Abstract

This essay questions mathematical truths as an explanatory principle of the medical scientific knowledge. It analyzes, in the first place, the current concept of normality based on a distribution of probabilistic values and its limitations and mistakes to capture the complexity of the human condition are highlighted. The closed systems (gambling) origin of the theory of probabilities and the binomial causality-chance are compared with open systems typical of the complexity of the vital process, and their extreme differences are argued. The nonsense of depositing in the causality-chance binomial the meaning of associations between events typical of the complexity of human life in health and disease is highlighted.
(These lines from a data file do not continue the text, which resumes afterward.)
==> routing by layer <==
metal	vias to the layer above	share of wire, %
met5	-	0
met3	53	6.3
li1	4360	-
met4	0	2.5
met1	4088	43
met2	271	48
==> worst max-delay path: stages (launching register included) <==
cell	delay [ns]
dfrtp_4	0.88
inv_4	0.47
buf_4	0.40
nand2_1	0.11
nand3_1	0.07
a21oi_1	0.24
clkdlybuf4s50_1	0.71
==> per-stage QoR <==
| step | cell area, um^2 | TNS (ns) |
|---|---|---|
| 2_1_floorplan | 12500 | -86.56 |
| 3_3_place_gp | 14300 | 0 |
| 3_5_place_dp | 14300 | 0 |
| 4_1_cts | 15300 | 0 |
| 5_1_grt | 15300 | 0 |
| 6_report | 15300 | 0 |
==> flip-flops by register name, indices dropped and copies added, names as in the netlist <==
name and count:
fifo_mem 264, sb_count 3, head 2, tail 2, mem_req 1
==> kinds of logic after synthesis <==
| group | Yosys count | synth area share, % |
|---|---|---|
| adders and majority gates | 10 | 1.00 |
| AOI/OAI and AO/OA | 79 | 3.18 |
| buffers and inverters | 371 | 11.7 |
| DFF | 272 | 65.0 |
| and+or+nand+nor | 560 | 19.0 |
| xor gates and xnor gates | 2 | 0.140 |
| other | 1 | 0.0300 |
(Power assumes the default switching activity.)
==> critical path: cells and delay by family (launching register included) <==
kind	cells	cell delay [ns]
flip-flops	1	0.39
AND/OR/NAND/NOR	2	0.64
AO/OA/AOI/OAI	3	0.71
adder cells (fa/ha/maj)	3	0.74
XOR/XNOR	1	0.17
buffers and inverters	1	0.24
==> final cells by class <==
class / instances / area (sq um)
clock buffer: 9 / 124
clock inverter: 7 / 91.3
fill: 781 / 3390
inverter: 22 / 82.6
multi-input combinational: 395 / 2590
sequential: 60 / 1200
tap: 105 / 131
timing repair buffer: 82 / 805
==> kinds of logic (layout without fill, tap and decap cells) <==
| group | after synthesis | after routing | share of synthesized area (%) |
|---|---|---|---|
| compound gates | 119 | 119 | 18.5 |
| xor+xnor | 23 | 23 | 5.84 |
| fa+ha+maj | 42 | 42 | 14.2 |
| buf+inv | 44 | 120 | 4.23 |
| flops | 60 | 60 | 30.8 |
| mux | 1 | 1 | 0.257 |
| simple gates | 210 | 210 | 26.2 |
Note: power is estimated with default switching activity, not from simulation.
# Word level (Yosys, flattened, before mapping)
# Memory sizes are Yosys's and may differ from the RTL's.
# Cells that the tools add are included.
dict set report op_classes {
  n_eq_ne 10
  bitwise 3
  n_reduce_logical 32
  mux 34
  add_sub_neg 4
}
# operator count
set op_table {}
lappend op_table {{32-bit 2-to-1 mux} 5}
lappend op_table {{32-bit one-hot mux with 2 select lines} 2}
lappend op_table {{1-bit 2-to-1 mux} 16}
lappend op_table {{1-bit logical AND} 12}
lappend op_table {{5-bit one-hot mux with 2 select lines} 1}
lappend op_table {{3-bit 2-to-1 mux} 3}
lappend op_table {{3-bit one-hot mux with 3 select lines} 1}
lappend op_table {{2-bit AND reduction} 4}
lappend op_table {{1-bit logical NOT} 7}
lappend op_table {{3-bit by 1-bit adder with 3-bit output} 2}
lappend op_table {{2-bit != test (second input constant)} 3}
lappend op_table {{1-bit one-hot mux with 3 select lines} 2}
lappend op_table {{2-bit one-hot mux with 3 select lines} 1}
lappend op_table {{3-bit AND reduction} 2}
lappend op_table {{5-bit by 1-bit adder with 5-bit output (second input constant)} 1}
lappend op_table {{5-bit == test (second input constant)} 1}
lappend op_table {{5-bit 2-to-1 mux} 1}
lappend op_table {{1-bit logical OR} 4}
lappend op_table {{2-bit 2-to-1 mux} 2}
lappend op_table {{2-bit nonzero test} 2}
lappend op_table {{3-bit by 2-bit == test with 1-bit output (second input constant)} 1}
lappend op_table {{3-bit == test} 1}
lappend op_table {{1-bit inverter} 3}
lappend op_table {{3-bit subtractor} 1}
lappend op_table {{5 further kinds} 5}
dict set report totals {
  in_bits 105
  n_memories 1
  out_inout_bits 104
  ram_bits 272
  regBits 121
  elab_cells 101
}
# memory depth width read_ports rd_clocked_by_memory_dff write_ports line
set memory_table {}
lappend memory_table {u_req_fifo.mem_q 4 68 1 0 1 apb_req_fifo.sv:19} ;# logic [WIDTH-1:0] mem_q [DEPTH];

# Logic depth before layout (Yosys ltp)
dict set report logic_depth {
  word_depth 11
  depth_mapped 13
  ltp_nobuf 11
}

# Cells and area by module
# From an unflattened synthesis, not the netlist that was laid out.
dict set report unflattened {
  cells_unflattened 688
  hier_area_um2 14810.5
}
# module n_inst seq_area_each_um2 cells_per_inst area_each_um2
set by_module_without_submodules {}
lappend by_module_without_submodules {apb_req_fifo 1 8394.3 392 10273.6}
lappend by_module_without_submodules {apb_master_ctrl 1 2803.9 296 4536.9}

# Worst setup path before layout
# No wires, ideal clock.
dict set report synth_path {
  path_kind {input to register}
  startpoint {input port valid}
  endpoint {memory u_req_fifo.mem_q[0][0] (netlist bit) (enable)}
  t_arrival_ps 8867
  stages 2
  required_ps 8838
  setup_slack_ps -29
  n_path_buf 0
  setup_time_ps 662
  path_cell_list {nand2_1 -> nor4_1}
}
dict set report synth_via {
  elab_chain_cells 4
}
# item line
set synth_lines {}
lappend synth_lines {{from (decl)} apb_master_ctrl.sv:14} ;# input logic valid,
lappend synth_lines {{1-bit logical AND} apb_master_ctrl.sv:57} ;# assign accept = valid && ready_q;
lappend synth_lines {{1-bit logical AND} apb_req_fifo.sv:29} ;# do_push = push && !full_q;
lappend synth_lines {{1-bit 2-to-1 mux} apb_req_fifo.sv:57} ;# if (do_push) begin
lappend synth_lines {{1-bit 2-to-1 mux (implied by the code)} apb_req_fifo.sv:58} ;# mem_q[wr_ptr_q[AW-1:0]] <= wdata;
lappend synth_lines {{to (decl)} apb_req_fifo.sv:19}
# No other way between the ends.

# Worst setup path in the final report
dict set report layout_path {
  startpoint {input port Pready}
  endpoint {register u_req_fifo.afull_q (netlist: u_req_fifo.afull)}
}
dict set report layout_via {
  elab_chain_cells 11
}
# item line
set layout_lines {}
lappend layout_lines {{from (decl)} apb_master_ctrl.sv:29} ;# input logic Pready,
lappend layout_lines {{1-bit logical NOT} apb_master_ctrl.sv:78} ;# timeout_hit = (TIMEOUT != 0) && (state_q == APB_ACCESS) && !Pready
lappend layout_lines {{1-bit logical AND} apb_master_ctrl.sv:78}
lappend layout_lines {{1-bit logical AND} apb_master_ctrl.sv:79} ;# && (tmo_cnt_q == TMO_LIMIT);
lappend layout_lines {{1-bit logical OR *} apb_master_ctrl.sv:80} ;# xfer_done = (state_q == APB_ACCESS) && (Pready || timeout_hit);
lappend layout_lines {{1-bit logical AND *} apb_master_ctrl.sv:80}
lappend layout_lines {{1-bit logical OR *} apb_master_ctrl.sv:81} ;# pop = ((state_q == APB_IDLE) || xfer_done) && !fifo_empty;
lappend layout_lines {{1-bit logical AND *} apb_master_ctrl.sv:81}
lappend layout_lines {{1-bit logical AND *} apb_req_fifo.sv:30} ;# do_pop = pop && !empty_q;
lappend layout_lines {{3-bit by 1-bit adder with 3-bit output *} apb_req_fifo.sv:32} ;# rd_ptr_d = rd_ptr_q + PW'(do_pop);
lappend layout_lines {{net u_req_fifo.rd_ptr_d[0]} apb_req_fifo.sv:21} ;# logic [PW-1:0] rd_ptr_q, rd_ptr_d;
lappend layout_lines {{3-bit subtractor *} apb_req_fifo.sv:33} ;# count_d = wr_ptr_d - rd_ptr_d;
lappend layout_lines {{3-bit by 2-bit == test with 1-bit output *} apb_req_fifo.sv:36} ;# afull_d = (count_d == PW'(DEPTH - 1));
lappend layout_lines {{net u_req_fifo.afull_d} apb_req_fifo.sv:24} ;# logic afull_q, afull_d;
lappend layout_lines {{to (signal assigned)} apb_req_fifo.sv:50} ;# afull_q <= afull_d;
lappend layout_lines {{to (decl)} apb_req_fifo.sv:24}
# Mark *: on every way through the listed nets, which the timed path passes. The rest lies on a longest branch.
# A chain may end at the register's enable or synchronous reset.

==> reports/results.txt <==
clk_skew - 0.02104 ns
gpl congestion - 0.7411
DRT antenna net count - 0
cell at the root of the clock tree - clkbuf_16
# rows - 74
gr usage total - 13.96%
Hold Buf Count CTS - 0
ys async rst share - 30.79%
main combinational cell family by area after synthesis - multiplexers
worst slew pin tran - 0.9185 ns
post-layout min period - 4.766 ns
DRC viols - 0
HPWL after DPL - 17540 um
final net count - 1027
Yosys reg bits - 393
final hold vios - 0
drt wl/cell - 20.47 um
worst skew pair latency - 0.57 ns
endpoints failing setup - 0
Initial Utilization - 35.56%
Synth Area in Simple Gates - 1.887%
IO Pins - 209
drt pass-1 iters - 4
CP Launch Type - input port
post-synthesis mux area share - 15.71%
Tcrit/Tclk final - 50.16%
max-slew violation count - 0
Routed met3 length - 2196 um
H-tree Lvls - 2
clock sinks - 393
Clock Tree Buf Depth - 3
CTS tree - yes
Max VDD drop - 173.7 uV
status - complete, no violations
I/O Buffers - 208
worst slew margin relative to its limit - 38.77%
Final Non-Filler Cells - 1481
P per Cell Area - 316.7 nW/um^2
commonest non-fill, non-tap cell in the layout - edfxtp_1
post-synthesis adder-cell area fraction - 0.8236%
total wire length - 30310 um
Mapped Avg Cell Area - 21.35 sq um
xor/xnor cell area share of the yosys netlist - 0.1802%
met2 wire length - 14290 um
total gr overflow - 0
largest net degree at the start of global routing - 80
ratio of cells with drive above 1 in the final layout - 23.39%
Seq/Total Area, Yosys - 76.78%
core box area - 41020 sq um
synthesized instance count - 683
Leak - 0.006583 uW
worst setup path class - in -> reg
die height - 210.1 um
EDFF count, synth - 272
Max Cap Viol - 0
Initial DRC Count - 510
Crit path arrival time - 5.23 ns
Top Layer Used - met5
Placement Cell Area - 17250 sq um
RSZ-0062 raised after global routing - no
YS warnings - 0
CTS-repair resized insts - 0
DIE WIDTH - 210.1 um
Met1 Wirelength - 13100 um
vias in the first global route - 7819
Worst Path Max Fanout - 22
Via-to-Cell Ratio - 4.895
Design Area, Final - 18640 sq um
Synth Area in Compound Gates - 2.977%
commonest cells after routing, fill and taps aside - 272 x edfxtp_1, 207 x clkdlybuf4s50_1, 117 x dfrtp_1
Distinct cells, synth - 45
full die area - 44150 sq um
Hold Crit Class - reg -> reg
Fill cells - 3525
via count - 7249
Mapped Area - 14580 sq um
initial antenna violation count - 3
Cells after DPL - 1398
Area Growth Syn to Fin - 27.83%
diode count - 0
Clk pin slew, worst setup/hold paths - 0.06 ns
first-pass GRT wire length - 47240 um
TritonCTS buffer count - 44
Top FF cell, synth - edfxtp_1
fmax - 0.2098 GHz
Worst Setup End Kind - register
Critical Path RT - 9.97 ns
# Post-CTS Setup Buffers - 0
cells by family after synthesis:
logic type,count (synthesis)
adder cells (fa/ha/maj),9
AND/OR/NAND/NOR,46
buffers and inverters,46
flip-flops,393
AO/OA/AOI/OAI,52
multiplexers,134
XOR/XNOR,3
The characteristics of mechanistic causality (punctual, homogeneous, linear, unidirectional and fixed), which equates the organism with a machine and is the only accepted scientific explanation of events of human life, are confronted with those of contextual causality (diffuse, heterogeneous, hierarchical, multidirectional and changing), which specifies various interacting causal orders that shape of human condition: the historical, the social, the political, the economical, the cultural or the biological that represents a scrutinizing and penetrating look at the complexity of human beings. It concludes the superiority of contextual causality over mechanistic causality that opens up explanatory possibilities of the vital events that are usually put away as "effects of chance". This integrative approach to the human complexity can enrich and strengthen the clinical method that is now degraded and at risk of extinction.